Repeat only the stretch of lines below that runs from the line with "export IMPL_grt_pass1_vias=11398" through the line with "export IMPL_antenna_found_initial=0", unaltered.

* _Dataset entries_:
▬▬▬▬▬▬▬▬▬▬

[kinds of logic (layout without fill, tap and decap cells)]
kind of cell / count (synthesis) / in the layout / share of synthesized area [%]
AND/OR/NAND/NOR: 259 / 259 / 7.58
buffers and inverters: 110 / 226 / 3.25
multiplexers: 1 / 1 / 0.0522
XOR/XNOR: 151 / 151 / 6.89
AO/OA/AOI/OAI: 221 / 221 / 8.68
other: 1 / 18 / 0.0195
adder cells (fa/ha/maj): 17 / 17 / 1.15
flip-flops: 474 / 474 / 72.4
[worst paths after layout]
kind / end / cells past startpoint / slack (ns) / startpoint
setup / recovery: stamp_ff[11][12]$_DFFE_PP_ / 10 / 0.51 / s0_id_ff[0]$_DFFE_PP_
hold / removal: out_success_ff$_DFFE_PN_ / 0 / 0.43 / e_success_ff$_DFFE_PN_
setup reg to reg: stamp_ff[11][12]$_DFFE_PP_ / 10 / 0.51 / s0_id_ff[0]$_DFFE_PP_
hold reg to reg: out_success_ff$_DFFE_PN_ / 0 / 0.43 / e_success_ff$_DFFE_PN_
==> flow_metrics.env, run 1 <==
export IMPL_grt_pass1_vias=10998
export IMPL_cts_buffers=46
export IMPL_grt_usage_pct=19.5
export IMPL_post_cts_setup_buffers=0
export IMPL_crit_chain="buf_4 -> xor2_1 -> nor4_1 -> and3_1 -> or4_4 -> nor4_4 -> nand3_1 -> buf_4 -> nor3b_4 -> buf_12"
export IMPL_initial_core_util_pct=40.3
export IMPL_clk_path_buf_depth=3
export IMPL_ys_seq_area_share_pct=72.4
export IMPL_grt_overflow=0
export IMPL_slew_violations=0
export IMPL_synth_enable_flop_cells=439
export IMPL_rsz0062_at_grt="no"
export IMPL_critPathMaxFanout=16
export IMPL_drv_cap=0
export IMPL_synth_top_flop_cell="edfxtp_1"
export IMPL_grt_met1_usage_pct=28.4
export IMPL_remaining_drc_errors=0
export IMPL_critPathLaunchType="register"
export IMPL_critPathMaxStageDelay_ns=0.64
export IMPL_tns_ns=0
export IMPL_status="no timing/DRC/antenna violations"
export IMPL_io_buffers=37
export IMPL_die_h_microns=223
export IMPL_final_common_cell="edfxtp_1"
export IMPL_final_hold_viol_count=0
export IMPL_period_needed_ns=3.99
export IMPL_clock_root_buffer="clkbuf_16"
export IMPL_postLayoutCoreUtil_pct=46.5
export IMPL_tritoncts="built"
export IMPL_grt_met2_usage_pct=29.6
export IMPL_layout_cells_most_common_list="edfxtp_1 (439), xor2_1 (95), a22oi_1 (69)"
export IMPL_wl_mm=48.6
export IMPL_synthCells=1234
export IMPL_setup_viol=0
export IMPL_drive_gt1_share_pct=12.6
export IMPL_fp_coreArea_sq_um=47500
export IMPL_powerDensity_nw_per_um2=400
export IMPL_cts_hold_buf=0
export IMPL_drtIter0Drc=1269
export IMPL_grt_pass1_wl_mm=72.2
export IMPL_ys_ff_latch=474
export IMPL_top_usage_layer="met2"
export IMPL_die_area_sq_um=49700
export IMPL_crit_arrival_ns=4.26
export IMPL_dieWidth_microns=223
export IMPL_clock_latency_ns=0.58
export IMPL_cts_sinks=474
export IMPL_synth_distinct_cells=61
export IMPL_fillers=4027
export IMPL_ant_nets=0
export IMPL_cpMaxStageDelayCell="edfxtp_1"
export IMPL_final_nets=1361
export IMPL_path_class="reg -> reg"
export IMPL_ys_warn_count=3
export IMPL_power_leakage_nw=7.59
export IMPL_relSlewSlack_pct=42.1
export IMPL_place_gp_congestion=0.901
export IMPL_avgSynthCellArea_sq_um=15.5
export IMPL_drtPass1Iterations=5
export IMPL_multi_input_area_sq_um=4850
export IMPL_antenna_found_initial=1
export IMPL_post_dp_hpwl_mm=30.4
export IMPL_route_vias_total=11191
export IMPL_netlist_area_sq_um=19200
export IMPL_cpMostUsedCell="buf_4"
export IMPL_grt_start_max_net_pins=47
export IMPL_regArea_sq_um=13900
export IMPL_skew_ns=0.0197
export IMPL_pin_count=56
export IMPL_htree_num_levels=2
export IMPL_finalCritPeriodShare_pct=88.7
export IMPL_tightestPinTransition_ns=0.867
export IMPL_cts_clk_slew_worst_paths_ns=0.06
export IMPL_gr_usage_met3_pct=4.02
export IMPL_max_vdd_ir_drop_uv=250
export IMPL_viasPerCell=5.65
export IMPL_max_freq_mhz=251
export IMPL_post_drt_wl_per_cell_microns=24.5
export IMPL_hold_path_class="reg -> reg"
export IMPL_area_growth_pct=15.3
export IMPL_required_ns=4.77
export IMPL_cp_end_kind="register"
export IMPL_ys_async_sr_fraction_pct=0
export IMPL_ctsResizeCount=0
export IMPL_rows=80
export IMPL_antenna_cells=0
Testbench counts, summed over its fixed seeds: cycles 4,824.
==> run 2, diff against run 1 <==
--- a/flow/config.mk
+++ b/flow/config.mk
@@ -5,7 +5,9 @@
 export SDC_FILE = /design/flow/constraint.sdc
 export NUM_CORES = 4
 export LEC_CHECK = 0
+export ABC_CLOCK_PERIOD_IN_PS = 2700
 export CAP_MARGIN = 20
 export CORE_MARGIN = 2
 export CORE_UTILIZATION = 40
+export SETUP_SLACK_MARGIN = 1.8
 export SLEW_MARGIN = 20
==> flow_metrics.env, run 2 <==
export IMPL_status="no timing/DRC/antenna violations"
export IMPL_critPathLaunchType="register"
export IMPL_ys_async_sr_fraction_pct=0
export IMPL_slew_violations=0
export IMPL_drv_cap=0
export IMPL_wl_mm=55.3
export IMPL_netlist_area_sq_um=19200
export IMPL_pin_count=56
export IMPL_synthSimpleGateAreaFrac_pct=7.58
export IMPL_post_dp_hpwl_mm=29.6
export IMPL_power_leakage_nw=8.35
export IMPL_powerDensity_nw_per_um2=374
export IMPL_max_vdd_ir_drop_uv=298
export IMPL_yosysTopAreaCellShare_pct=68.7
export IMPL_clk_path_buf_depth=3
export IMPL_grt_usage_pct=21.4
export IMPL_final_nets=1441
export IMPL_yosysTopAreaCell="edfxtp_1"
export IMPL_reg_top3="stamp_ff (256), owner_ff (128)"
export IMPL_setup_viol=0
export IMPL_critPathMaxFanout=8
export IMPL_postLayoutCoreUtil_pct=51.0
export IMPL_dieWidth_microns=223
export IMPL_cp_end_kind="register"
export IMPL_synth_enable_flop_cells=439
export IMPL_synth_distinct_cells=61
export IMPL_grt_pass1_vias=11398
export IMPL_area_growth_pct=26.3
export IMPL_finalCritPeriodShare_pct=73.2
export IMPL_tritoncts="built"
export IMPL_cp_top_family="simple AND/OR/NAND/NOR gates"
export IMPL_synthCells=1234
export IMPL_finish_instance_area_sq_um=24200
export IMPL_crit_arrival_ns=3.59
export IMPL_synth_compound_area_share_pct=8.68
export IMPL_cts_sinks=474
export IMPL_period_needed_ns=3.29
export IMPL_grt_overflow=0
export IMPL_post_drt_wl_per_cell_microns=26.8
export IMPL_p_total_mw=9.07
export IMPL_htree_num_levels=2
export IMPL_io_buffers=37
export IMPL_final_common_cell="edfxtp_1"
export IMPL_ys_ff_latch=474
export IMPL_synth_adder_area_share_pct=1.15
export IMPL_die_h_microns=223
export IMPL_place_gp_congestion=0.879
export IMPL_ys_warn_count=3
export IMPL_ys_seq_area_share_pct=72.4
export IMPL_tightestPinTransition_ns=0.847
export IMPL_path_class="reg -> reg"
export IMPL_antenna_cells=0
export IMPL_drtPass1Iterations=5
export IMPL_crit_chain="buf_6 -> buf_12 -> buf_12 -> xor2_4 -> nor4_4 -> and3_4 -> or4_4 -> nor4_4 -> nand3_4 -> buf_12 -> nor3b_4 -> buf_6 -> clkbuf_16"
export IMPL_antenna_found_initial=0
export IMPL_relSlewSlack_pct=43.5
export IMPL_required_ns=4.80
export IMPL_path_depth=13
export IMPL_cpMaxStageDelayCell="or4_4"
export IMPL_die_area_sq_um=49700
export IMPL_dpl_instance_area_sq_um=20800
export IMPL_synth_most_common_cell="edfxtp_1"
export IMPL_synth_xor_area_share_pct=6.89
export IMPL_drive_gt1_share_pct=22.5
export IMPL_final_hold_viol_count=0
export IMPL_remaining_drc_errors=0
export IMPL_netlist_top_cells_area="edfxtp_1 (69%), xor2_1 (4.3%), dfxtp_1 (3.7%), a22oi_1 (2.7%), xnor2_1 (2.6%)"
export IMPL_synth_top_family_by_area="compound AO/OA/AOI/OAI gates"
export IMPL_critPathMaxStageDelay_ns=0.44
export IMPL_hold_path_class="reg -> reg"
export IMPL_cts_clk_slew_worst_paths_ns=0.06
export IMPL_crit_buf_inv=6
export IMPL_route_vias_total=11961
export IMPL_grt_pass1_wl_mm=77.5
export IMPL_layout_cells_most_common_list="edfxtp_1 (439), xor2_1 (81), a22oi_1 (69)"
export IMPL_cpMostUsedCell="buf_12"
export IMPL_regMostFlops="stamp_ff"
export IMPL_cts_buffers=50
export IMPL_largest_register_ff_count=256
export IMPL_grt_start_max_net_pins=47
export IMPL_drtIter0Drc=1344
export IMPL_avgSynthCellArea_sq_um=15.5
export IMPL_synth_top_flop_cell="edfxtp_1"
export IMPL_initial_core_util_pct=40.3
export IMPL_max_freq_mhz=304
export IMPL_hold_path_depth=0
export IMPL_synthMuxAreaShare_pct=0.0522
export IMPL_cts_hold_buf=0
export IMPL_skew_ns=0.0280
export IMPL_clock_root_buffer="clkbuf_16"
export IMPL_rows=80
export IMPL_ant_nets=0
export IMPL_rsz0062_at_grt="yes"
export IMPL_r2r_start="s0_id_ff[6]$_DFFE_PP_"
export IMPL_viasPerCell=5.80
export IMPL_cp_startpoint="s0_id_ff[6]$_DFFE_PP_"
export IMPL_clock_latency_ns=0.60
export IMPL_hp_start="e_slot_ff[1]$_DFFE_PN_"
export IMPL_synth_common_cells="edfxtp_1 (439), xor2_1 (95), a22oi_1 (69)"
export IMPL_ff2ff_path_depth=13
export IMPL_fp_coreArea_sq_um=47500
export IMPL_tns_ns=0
What follows belongs to an exercise in optimizing a design on an open flow for small area, a short achievable clock period and few clock cycles; a production flow would make more cautious choices. Function was checked by simulation only, so behaviour that the tests miss may differ from the original. Power is estimated from default activity; no workload was simulated.

==> inputs of build 30 <==
Design sliding_window_median_filter, start of the top module:
module sliding_window_median_filter (
    input  logic                                 clk,
    input  logic                                 rst_n,
    input  logic                                 cfg_wr_en,
    input  logic [swmf_pkg::CFG_BITS-1:0]        cfg_wr_data,
    input  logic                                 s_axis_tvalid,
    output logic                                 s_axis_tready,
    input  logic [swmf_pkg::SAMPLE_BITS-1:0]     s_axis_tdata,   
    input  logic                                 s_axis_tuser,   
    input  logic                                 s_axis_tlast,   
    output logic                                 m_axis_tvalid,
    input  logic                                 m_axis_tready,
    output logic [swmf_pkg::SAMPLE_BITS-1:0]     m_axis_tdata,   
    output logic                                 m_axis_tlast    
);
    localparam int MW = swmf_pkg::MAX_WINDOW;
    localparam int WB = swmf_pkg::WIN_BITS;
    localparam int IB = swmf_pkg::IDX_BITS;
    localparam int HB = swmf_pkg::HALF_BITS;
    localparam int SB = swmf_pkg::SAMPLE_BITS;
    logic [swmf_pkg::CFG_BITS-1:0] win_size_reg;
    logic                          s_ready_reg;
    logic [SB-1:0]                 s_b;
    logic [SB-1:0]                 s_bn;         
    logic                          v_b;
    logic                          user_b;
    logic                          last_b;
    logic [WB-1:0]                 win_b;
    logic                          hz_b;         
    logic                          ho_b;         
    logic [HB-1:0]                 half_reg;
    logic                          hz_reg;       
    logic [HB-1:0]                 warmup_reg;
    logic                          warm_done_reg;
    logic                          flushing_reg;
    logic                          flush_one_reg;
    logic [HB-1:0]                 flush_cnt_reg;
    logic                          v_c;
    logic                          start_c;
    logic                          emit_c;
    logic                          last_c;
    logic [SB-1:0]                 s_c;
    logic [WB-1:0]                 win_c;
    logic [WB-1:0]                 win_u;        
    logic [IB-1:0]                 med_rank;
    logic [MW-1:0]                 hit_reg;      
    logic [MW-1:0]                 old_oh;       
    logic [MW-1:0]                 old_oh_nx;    
  ...
Settings: LEC_CHECK=0, CAP_MARGIN=30, CELL_PAD_IN_SITES_DETAIL_PLACEMENT=1, CELL_PAD_IN_SITES_GLOBAL_PLACEMENT=2, CORE_MARGIN=2, CORE_UTILIZATION=36, CTS_CLUSTER_DIAMETER=100, CTS_CLUSTER_SIZE=20, PLACE_DENSITY=0.48, SETUP_SLACK_MARGIN=3.5, SLEW_MARGIN=30; clock period 7.2 ns.
run.sh (not shown) runs the stock make flow with config.mk's settings and CLKGATE_MAP_FILE= SYNTH_SCRIPT=/design/flow/synth_recipe.tcl, a recipe that flattens the netlist after the stock synthesis.
==> build 96: changes against build 30 <==
--- a/flow/design.v
+++ b/flow/design.v
@@ -219,12 +219,13 @@
     logic [WB-1:0]                 win_c;
     logic [WB-1:0]                 win_u;        
     logic [IB-1:0]                 med_rank;
     logic [MW-1:0]                 hit_reg;      
     logic [MW-1:0]                 old_oh;       
     logic [MW-1:0]                 old_oh_nx;    
+    logic [IB-1:0]                 next_rank_reg;  
     logic [MW-1:0]                 pend_oh;      
     logic                          pend_v;       
     logic                          pend_gt;      
     logic                          pend_le;      
     logic                          pend_gt2;     
     logic [IB-1:0]                 xor_reg;
@@ -284,12 +285,16 @@
     logic [IB-1:0] med_rank_new;
     logic [SB-1:0] med_or;
     logic          med_any;
     logic [SB-1:0] med_val;
     logic          upd_push;
     logic          upd_start;
+    logic          upd_push_reg;
+    logic          upd_start_reg;
+    logic          v_c_next;
+    logic          start_c_next;
     assign adv = !skid_valid_reg;
     always_comb
     begin
         win_clamp = (win_size_reg == '0) ? WB'(1) : WB'(win_size_reg);
         accept    = s_axis_tvalid && s_ready_reg;
         consume    = adv && v_b && !flushing_reg;
@@ -335,12 +340,14 @@
         half_next = start ? HB'(win_b >> 1) : half_reg;
         hz_next   = start ? hz_b : hz_reg;
         deq             = out_valid_reg && m_axis_tready;
         arrive          = adv && v_d;
         out_valid_next  = (out_valid_reg && !deq) || skid_valid_reg || arrive;
         skid_valid_next = (skid_valid_reg && !deq) || (out_valid_reg && !deq && arrive);
+        v_c_next        = adv ? push : v_c;
+        start_c_next    = adv ? start : start_c;
         v_b_next    = s_ready_reg ? s_axis_tvalid : (v_b && !consume);
         user_b_next = s_ready_reg ? s_axis_tuser : user_b;
         last_b_next = s_ready_reg ? s_axis_tlast : last_b;
         hz_b_next   = s_ready_reg ? (win_clamp == WB'(1)) : hz_b;
         hz_b_eff    = user_b_next ? hz_b_next : hz_next;
         if (!skid_valid_next)
@@ -365,21 +372,25 @@
         old_oh_next2[0] = |(old_oh_next & last_mask);
         for (int i = 1; i < MW; i++)
         begin
             old_oh_next2[i] = old_oh_next[i-1] && !last_mask[i-1];
         end
         byp_le = !swmf_pkg::gt_signed(s_c, s_b);
-        next_rank = '0;
         next_le   = 1'b0;
         next2_le  = 1'b0;
         for (int i = 0; i < MW; i++)
         begin
-            next_rank = next_rank | (old_oh_next[i] ? cell_rank[i] : '0);
             next_le   = next_le | (old_oh_next[i] && cell_le[i]);
             next2_le  = next2_le | (old_oh_next2[i] && cell_le[i]);
         end
+        next_rank = '0;
+        for (int i = 0; i < MW; i++)
+        begin
+            next_rank = next_rank
+                        | ((upd_push ? old_oh_next2[i] : old_oh_next[i]) ? cell_rank_upd[i] : '0);
+        end
         free_rank = IB'(swmf_pkg::xor_upto(WB'(MW))) ^ xor_reg ^ (res_in ? res_reg : '0);
         xor_next  = '0;
         for (int i = 0; i < MW; i++)
         begin
             xor_next = xor_next ^ ((old_oh[i] || pend_oh[i]) ? '0 : cell_rank_upd[i]);
         end
@@ -387,14 +398,14 @@
         med_or  = '0;
         for (int i = 0; i < MW; i++)
         begin
             med_or = med_or | (hit_reg[i] ? cell_val[i] : '0);
         end
         med_val = med_any ? med_or : s_d;
-        upd_push  = adv && v_c && !start_c;
-        upd_start = adv && v_c && start_c;
+        upd_push  = upd_push_reg;
+        upd_start = upd_start_reg;
         if (!upd_push)
         begin
             pend_rank = free_rank;
         end
         else if (pend_gt && pend_le)
         begin
@@ -438,13 +449,13 @@
             .cmp_byp_le   (byp_le),
             .cmp_en       (adv),
             .upd_push     (upd_push && act_mask[i]),
             .upd_start    (upd_start),
             .upd_write    (old_oh[i]),
             .upd_sample   (s_c),
-            .upd_next_rank(next_rank),
+            .upd_next_rank(next_rank_reg),
             .upd_gt_new   (next_le),
             .pend_gt_next (pend_gt2),
             .pend_gt_now  (pend_gt),
             .pend         (pend_oh[i]),
             .pend_rank    (pend_rank),
             .idx          (IB'(i)),
@@ -467,12 +478,14 @@
             warm_done_reg  <= 1'b0;
             flush_cnt_reg  <= '0;
             flushing_reg   <= 1'b0;
             flush_one_reg  <= 1'b0;
             v_c            <= 1'b0;
             v_d            <= 1'b0;
+            upd_push_reg   <= 1'b0;
+            upd_start_reg  <= 1'b0;
             out_valid_reg  <= 1'b0;
             skid_valid_reg <= 1'b0;
         end
         else
         begin
             if (cfg_wr_en)
@@ -495,12 +508,14 @@
             begin
                 v_c <= push;
                 v_d <= v_c && emit_c;
             end
             out_valid_reg  <= out_valid_next;
             skid_valid_reg <= skid_valid_next;
+            upd_push_reg   <= !skid_valid_next && v_c_next && !start_c_next;
+            upd_start_reg  <= !skid_valid_next && v_c_next && start_c_next;
         end
     end
     always_ff @(posedge clk)
     begin
         if (s_ready_reg)
         begin
@@ -521,12 +536,13 @@
             win_c   <= win_b;
             pend_le <= byp_le;
             last_d  <= last_c;
             s_d     <= s_c;
         end
         xor_reg <= xor_next;
+        next_rank_reg <= upd_start ? IB'(2) : next_rank;
         hit_reg <= hit_next;
         res_reg <= pend_rank;
         res_in  <= |pend_oh && !(|(pend_oh & old_oh));
         if (upd_start)
         begin
             win_u    <= win_c;
--- a/flow/config.mk
+++ b/flow/config.mk
@@ -6,12 +6,12 @@
 export NUM_CORES = 4
 export LEC_CHECK = 0
 export CAP_MARGIN = 30
 export CELL_PAD_IN_SITES_DETAIL_PLACEMENT = 1
 export CELL_PAD_IN_SITES_GLOBAL_PLACEMENT = 2
 export CORE_MARGIN = 2
-export CORE_UTILIZATION = 36
+export CORE_UTILIZATION = 42
 export CTS_CLUSTER_DIAMETER = 100
 export CTS_CLUSTER_SIZE = 20
-export PLACE_DENSITY = 0.48
-export SETUP_SLACK_MARGIN = 3.5
+export PLACE_DENSITY = 0.56
+export SETUP_SLACK_MARGIN = 3.6
 export SLEW_MARGIN = 30
==> run summary <==
* Tot Pwr at ~56 mW
* Syn avg cell area at roughly 10 um2
* Grt met3 use at between 10% and 20%
* #MultiIn Comb at 6085
* Post-Synthesis Cells at 8731
* Status: finished clean
* Crit path largest cell delay at between 0.5 and 0.6 ns
* Signal buf overhead at 5.230%
the above is filed under build 96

▬▬▬▬▬▬▬▬▬▬

* _EXERCISE RESULT_:
export IMPL_grt_pass1_vias=11398
export IMPL_area_growth_pct=26.3
export IMPL_finalCritPeriodShare_pct=73.2
export IMPL_tritoncts="built"
export IMPL_cp_top_family="simple AND/OR/NAND/NOR gates"
export IMPL_synthCells=1234
export IMPL_finish_instance_area_sq_um=24200
export IMPL_crit_arrival_ns=3.59
export IMPL_synth_compound_area_share_pct=8.68
export IMPL_cts_sinks=474
export IMPL_period_needed_ns=3.29
export IMPL_grt_overflow=0
export IMPL_post_drt_wl_per_cell_microns=26.8
export IMPL_p_total_mw=9.07
export IMPL_htree_num_levels=2
export IMPL_io_buffers=37
export IMPL_final_common_cell="edfxtp_1"
export IMPL_ys_ff_latch=474
export IMPL_synth_adder_area_share_pct=1.15
export IMPL_die_h_microns=223
export IMPL_place_gp_congestion=0.879
export IMPL_ys_warn_count=3
export IMPL_ys_seq_area_share_pct=72.4
export IMPL_tightestPinTransition_ns=0.847
export IMPL_path_class="reg -> reg"
export IMPL_antenna_cells=0
export IMPL_drtPass1Iterations=5
export IMPL_crit_chain="buf_6 -> buf_12 -> buf_12 -> xor2_4 -> nor4_4 -> and3_4 -> or4_4 -> nor4_4 -> nand3_4 -> buf_12 -> nor3b_4 -> buf_6 -> clkbuf_16"
export IMPL_antenna_found_initial=0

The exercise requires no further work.